Freybug an der Unstrut gestaltete damit aktiv und öffenlich den Startschuss in Richtung deutsche Sporteinheit.
Die Stadt des deutschen Turnvaters Friedrich Ludwig Jahn, der sich das Thema Deutsche Einheit ebenfalls auf seine Fahnen geschrieben hatte, war dabei der geeignete Ort und das seit Beginn des 20. Jahrhunderts dort etablierte Jahnturnfest die geeignete Gelegenheit, dies bildlich mit den damaligen TV-Möglichkeiten umzusetzen. Heraus kamen dabei knapp 2 Stunden (!) TV-LIVE-Übertragung vom breitensportlichen Gerätturnen - ein TV-Ereignis in dieser Ausführlichkeit wohl mit Einmaligkeitscharakter - gewürzt allerdings mit Persönlickeiten des schon damals medial bevorzugten Spitzensports:
Es war der 23. August 1990: Die beiden Vorzeigeathleten der damaligen Westseite Ex-Weltmeister Eberhard Gienger (DTB) und der Ostseite Olympiasieger Klaus Köste (DTV, vollzogen mit dem Moderator der Sendung, Eckhard Herholz, per Fallschirmabspung den Sprung in die deutsche Sporteinheit, landeten auf dem Jahn'schen "Turnplatz Natur" und kamen dort ins Gespräch ...:
Talk-Runde in der Jahnstadt Freyburg im Wendejahr 1990 - ganz im Sinne des Turnvaters Jahn - im Zeichen der bevorstehenden Einheit auch des deutschen Sports. |
Anwesend auf dem Sportplatz Natur waren 1990 auch die Topstars des Kunstturnens der damaligen Zeit: Die fast kompletten Nationalmannschaft der DDR, mit Sylvio Kroll, Holger Behrendt, Sven Tippelt, mit Tanja Köste, Peggy Wünsche und vielen anderen Topstars:
Ringe-Weltmeister Andreas Aguilar (TK Hannover) vertrat "verkleidet" den DTB der alten Bundesrepublik. Im Jahnkostüm verkleidet und mittendrin im Breitensportgeschehen des olympischen Alltags, verbunden durch die Vision, mit dem Zusammenschluss der beiden Sportverbände eine neue Qualität des Turnens anzustreben im künftig vereinten Deutschland anzustreben:
Freyburger Turn-Visionen 1990: Breitensportler, Seniorensportler und Kunstturner mit stärkerer gegenseitiger Akzeptanz - dann wäre das deutsche Gerätturnen wieder eine Macht! |
Nun, zur Festsitzung 25 Jahre danach, erlebten die Gäste in kurzen Video-Sequenzen, die das Rundfunkarchiv Frankfurt herausgekramt hatte, noch einmal einige emotionale Freyburger Sequenzen von damals, denen dann im Osten zunächt schmerzliche und unbequeme Momente des Verlustes von Gewohntem, aber auch freudige Erwartungen völlig neuer Möglichkeiten sportlichen Tuns folgten, deren Mixtur aber in neuen Formen des Mitgestaltens mündete, was eben letztlich doch den Erfolg der Deutschen Sporteinheit nach einem Vierteljahrhundert ausmacht.
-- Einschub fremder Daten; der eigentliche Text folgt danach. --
==> config.mk <==
export PLATFORM = sky130hd
export DESIGN_NAME = rtc_alarm_irq
export DESIGN_NICKNAME = d
export VERILOG_FILES = /design/src/rtl/rtc_irq_pkg.sv /design/src/rtl/rtc_alarm_cmp.sv /design/src/rtl/rtc_regs.sv /design/src/rtl/rtc_flag_reg.sv /design/src/rtl/rtc_alarm_irq.sv
export SDC_FILE = /design/constraint.sdc
export NUM_CORES = 1
export LEC_CHECK = 0
export BUFFER_PORTS_ARGS = -buffer_cell sky130_fd_sc_hd__buf_2
export CAP_MARGIN = 20
export CORE_MARGIN = 4
export CORE_UTILIZATION = 53
export DETAILED_ROUTE_END_ITERATION = 16
export PLACE_DENSITY = 0.86
export SETUP_SLACK_MARGIN = 0.4
export SYNTH_ARGS = -nofsm -noshare
export SYNTH_HDL_FRONTEND = slang
export SYNTH_SLANG_ARGS = --single-unit
==> constraint.sdc <==
create_clock -name clk -period 2.05 [get_ports clk]
set_input_delay 0.3075 -clock clk [delete_from_list [all_inputs] [get_ports clk]]
set_output_delay 0.3075 -clock clk [all_outputs]
set_load 0.01 [all_outputs]
==> src/rtl/rtc_irq_pkg.sv <==
package rtc_irq_pkg;
  localparam int BYTE_W   = 8;
  localparam int N_ALM    = 3;   // seconds, minutes, hours
  localparam int N_SRC    = 3;   // update-ended, alarm, periodic
  localparam int UF_BIT   = 4;   // lowest flag / enable position
  localparam int IRQF_BIT = 7;
  localparam int VRT_BIT  = 7;

  // one alarm byte against one time byte; top two bits set = wildcard
  function automatic logic alarm_field_hit(input logic [BYTE_W-1:0] alm,
                                           input logic [BYTE_W-1:0] cur);
    return (alm[BYTE_W-1 -: 2] == 2'b11) || (alm == cur);
  endfunction

  // flag register image: {summary, flags, zeros}
  function automatic logic [BYTE_W-1:0] pack_flags(input logic irqf,
                                                   input logic [N_SRC-1:0] f);
    logic [BYTE_W-1:0] v;
    v = '0;
    v[IRQF_BIT] = irqf;
    v[UF_BIT +: N_SRC] = f;
    return v;
  endfunction
endpackage

==> src/rtl/rtc_alarm_cmp.sv <==
module rtc_alarm_cmp
  import rtc_irq_pkg::*;
(
  input  logic [N_ALM-1:0][BYTE_W-1:0] alarm,
  input  logic [N_ALM-1:0][BYTE_W-1:0] cur,
  output logic                         hit
);
  logic [N_ALM-1:0] field_hit;

  for (genvar g = 0; g < N_ALM; g++) begin : g_field
    assign field_hit[g] = alarm_field_hit(alarm[g], cur[g]);
  end

  assign hit = &field_hit;
endmodule

==> src/rtl/rtc_regs.sv <==
module rtc_regs
  import rtc_irq_pkg::*;
#(
  parameter int ADDR_W    = 6,
  parameter int OFS_ASEC  = 1,
  parameter int OFS_AMIN  = 3,
  parameter int OFS_AHOUR = 5,
  parameter int OFS_B     = 11
) (
  input  logic                         clk,
  input  logic                         rst_n,
  input  logic                         wr,
  input  logic [ADDR_W-1:0]            addr,
  input  logic [BYTE_W-1:0]            wdata,
  output logic [N_ALM-1:0][BYTE_W-1:0] alarm,
  output logic [N_SRC-1:0]             en
);
  function automatic logic [ADDR_W-1:0] alm_ofs(input int i);
    case (i)
      0:       return ADDR_W'(OFS_ASEC);
      1:       return ADDR_W'(OFS_AMIN);
      default: return ADDR_W'(OFS_AHOUR);
    endcase
  endfunction

  always_ff @(posedge clk) begin
    if (!rst_n) begin
      alarm <= '0;
      en    <= '0;
    end else if (wr) begin
      for (int i = 0; i < N_ALM; i++)
        if (addr == alm_ofs(i)) alarm[i] <= wdata;
      if (addr == ADDR_W'(OFS_B)) en <= wdata[UF_BIT +: N_SRC];
    end
  end
endmodule

==> src/rtl/rtc_flag_reg.sv <==
module rtc_flag_reg
  import rtc_irq_pkg::*;
(
  input  logic             clk,
  input  logic             rst_n,
  input  logic [N_SRC-1:0] evt,     // bit0 update-ended, bit1 alarm, bit2 periodic
  input  logic             rd_clr,
  input  logic [N_SRC-1:0] en,
  output logic [N_SRC-1:0] flags,
  output logic             irqf
);
  always_ff @(posedge clk) begin
    if (!rst_n) flags <= '0;
    else        flags <= (rd_clr ? '0 : flags) | evt;
  end

  assign irqf = |(flags & en);

  for (genvar g = 0; g < N_SRC; g++) begin : g_chk

    evt_sets_flag_chk: assert property (@(posedge clk) disable iff (!rst_n)
      evt[g] |=> flags[g]);

    flag_needs_evt_chk: assert property (@(posedge clk) disable iff (!rst_n)
      $rose(flags[g]) |-> $past(evt[g]));
  end


  read_clears_chk: assert property (@(posedge clk) disable iff (!rst_n)
    (rd_clr && evt == '0) |=> (flags == '0));
endmodule

==> src/rtl/rtc_alarm_irq.sv <==
module rtc_alarm_irq
  import rtc_irq_pkg::*;
#(
  parameter int ADDR_W    = 6,
  parameter int OFS_ASEC  = 1,
  parameter int OFS_AMIN  = 3,
  parameter int OFS_AHOUR = 5,
  parameter int OFS_B     = 11,
  parameter int OFS_C     = 12,
  parameter int OFS_D     = 13
) (
  input  logic              clk,
  input  logic              rst_n,
  input  logic              reg_wr,
  input  logic              reg_rd,
  input  logic [ADDR_W-1:0] reg_addr,
  input  logic [7:0]        reg_wdata,
  output logic [7:0]        reg_rdata,
  input  logic [7:0]        cur_sec,
  input  logic [7:0]        cur_min,
  input  logic [7:0]        cur_hour,
  input  logic              upd_done,
  input  logic              per_tick,
  output logic              irq
);
  logic [N_ALM-1:0][BYTE_W-1:0] alarm;
  logic [N_ALM-1:0][BYTE_W-1:0] cur_time;
  logic [N_SRC-1:0]             en;
  logic [N_SRC-1:0]             evt_vec;
  logic [N_SRC-1:0]             flag_bits;
  logic                         alarm_hit;
  logic                         irq_sum;
  logic                         rd_clr;
  logic [BYTE_W-1:0]            rd_mux;

  assign cur_time = {cur_hour, cur_min, cur_sec};

  rtc_regs #(
    .ADDR_W(ADDR_W), .OFS_ASEC(OFS_ASEC), .OFS_AMIN(OFS_AMIN),
    .OFS_AHOUR(OFS_AHOUR), .OFS_B(OFS_B)
  ) u_regs (
    .clk(clk), .rst_n(rst_n), .wr(reg_wr), .addr(reg_addr),
    .wdata(reg_wdata), .alarm(alarm), .en(en)
  );

  rtc_alarm_cmp u_cmp (.alarm(alarm), .cur(cur_time), .hit(alarm_hit));

  // alarm is judged only at the update strobe, after the new time is in
  assign evt_vec = {per_tick, upd_done & alarm_hit, upd_done};
  assign rd_clr  = reg_rd && (reg_addr == ADDR_W'(OFS_C));

  rtc_flag_reg u_flags (
    .clk(clk), .rst_n(rst_n), .evt(evt_vec), .rd_clr(rd_clr),
    .en(en), .flags(flag_bits), .irqf(irq_sum)
  );

  assign irq = irq_sum;

  always_comb begin
    rd_mux = '0;
    if      (reg_addr == ADDR_W'(OFS_ASEC))  rd_mux = alarm[0];
    else if (reg_addr == ADDR_W'(OFS_AMIN))  rd_mux = alarm[1];
    else if (reg_addr == ADDR_W'(OFS_AHOUR)) rd_mux = alarm[2];
    else if (reg_addr == ADDR_W'(OFS_B))     rd_mux[UF_BIT +: N_SRC] = en;
    else if (reg_addr == ADDR_W'(OFS_C))     rd_mux = pack_flags(irq_sum, flag_bits);
    else if (reg_addr == ADDR_W'(OFS_D))     rd_mux[VRT_BIT] = 1'b1;
  end

  always_ff @(posedge clk) begin
    if (!rst_n)      reg_rdata <= '0;
    else if (reg_rd) reg_rdata <= rd_mux;
  end


  no_flag_no_irq_chk: assert property (@(posedge clk) disable iff (!rst_n)
    (flag_bits == '0) |-> !irq);

  no_en_no_irq_chk: assert property (@(posedge clk) disable iff (!rst_n)
    (en == '0) |-> !irq);

  alarm_on_update_chk: assert property (@(posedge clk) disable iff (!rst_n)
    $rose(flag_bits[1]) |-> $past(upd_done));

  vrt_read_chk: assert property (@(posedge clk) disable iff (!rst_n)
    (reg_rd && reg_addr == ADDR_W'(OFS_D)) |=> (reg_rdata == 8'h80));
endmodule

==> flow_metrics.py <==
metrics = {
    "status": {
        "status": "completed",
    },
    "global_routing": {
        "grt.total_usage_pct": 22.83,
        "grt_max_degree": 40,
        "overflow": 0,
        "grt_pass1_vias": 1893,
        "grt_pass1_wl_mm": 9.135,
        "grt_antenna_before_repair": 0,
    },
    "pwr": {
        "comb_power_share_pct": 12.5,
        "p_sw_share_pct": 24.98,
        "p_leak_nw": 1.075,
        "internal_power_mw": 1.059,
        "power_switching_mw": 0.3528,
        "vdd_drop_max_mv": 0.4044,
        "pwr-share-clk_pct": 34.1,
        "powerDensity_mw_per_mm2": 566.4,
        "p_seq_share_pct": 53.5,
    },
    "setup_path": {
        "rr_startpoint": "u_flags.flags[0]$_SDFF_PN0_",
        "worstSetupEndpointType": "register",
        "crit-reg2reg-capture": "reg_rdata[4]$_SDFFE_PN0P_",
        "path_class": "register to register",
        "crit_fanout": 3,
        "r2r_slack_ps": 570,
        "critPathRequiredTime_ps": 2290,
        "cp-start-kind": "register",
        "rr_worst_depth": 4,
        "crit_arrival_ps": 1720,
    },
    "logic_synthesis": {
        "synth_top_area_share_pct": 35.45,
        "synthArstFlopShare_pct": 0,
        "ys_warn_count": 0,
        "synth.net_count": 277,
        "yosysSeqAreaShare_pct": 35.45,
        "syn_area_mm2": 0.002146,
        "ys.flop_type": "dfxtp_1",
        "synth-edff-count": 0,
        "synth_cell_types": 43,
        "synth.area.top_cells": "dfxtp_1 35%, xor2_1 9.8%, mux2i_1 7.0%",
        "avgSynthCellArea_um2": 9.209,
        "yosys.area.top_type": "dfxtp_1",
        "ys_seq_elements": 38,
        "synth_cells": 233,
    },
    "sta": {
        "period_minus_slack_ps": 1482,
        "slew_headroom_pct": 63.82,
        "rsz0062_at_grt": "no",
        "tightest_slew_ps": 542.7,
        "setup_viol": 0,
        "tns_ps": 0,
        "fmax_mhz": 674.7,
        "finalClockSkew_ps": 5.702,
        "hold_viol": 0,
        "drv_slew": 0,
        "period_share_pct": 72.30,
    },
    "min_path": {
        "hold_depth": 2,
        "hold_path_end": "u_flags.flags[2]$_SDFF_PN0_",
        "hold_start": "per_tick",
        "hold_class": "input port to register",
    },
    "floorplanning": {
        "die_h_um": 71.63,
        "initial_core_util_pct": 56.49,
        "row_count": 22,
        "die_area_mm2": 0.005131,
        "io_pins": 53,
        "coreArea_mm2": 0.003799,
        "die_x_um": 71.63,
    },
    "clocking": {
        "holdBufCountCts": 0,
        "cts_sinks": 38,
        "cts_buffers": 5,
        "cts_buffer_depth": 2,
        "htreeDepth": 2,
        "insertion_delay_ps": 290,
        "cts.clk_slew.worst_paths_ps": 70,
        "post_cts_buffers": 0,
        "cts_tree": "yes",
        "cts_root_buffer": "clkbuf_8",
        "post_cts_resized": 0,
    },
    "cells_and_area": {
        "antenna_cells": 0,
        "drive_above_1_share_pct": 25.89,
        "syn2layout_area_growth_pct": 16.21,
        "utilization_pct": 65.65,
        "nNetsFinal": 326,
    },
    "flow_run": {
        "max-cap-violations": 0,
    },
    "drt": {
        "vias_per_cell": 6.009,
        "vias": 1983,
        "firstDrtPassIters": 4,
        "drtIter0Drc": 160,
        "routed_wl_mm": 5.744,
        "antenna_left": 0,
        "wire_per_inst_um": 17.41,
        "drc": 0,
    },
    "placed_design": {
        "port_buffers": 52,
        "post-dp-hpwl_mm": 4.323,
        "gp_congestion": 0.8841,
    },
}
-- final cells by class --
type                    count  area, µm²
fillers                   318       1305
multi-input cells         179       1299
flip-flops and latches     38      760.7
repair buffers             56      290.3
clock buffers               7      76.32
well taps                  48      60.06
inverters                   2      7.507
-- worst max path at each step --
stage	from	slack (ps)	endpoint
6_report	u_flags.flags[0]$_SDFF_PN0_	570	reg_rdata[4]$_SDFFE_PN0P_
5_1_grt	u_regs.alarm[22]$_SDFFE_PN0P_	410	u_flags.flags[1]$_SDFF_PN0_
4_1_cts	reg_addr[1]	520	reg_rdata[1]$_SDFFE_PN0P_
3_5_place_dp	reg_addr[1]	260	reg_rdata[4]$_SDFFE_PN0P_
3_3_place_gp	reg_addr[2]	300	reg_rdata[5]$_SDFFE_PN0P_
2_1_floorplan	reg_addr[2]	470	reg_rdata[0]$_SDFFE_PN0P_
-- power by group through the flow --
| stage | clock, mW | sequential, mW | combinational, mW |
|---|---|---|---|
| finish | 0.481 | 0.755 | 0.176 |
| global route | 0.521 | 0.756 | 0.192 |
| CTS | 0.485 | 0.755 | 0.170 |
| detailed placement | 0 | 0.772 | 0.168 |
| global placement | 0 | 0.772 | 0.166 |
| floorplan | 0 | 0.772 | 0.0893 |
-- per-layer routing --
layer	vias up	wire (µm)	GRT usage, %
li1	951	-	-
met1	943	2511	31.09
met5	-	0	0
met2	78	2706	35.20
met4	0	107	8.351
met3	11	418	5.330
Zwei Wochen später, am 8. September 1990, vollzog beim Turntag in Hannover, der Deutsche Turn-Verband der DDR den Beitritt zum Deutschen Turner-Bund (DTB) - so mancher Traum der Ostvertreter, die qualitativen Strukturen des DDR-Systems als eine der Weltspitzennationen im Gerätturnen in die neue Zeit zu überführen zerplatzte, so manche Chance das DTB-System zu modernisieren wurde damit erst einmal vertan ...!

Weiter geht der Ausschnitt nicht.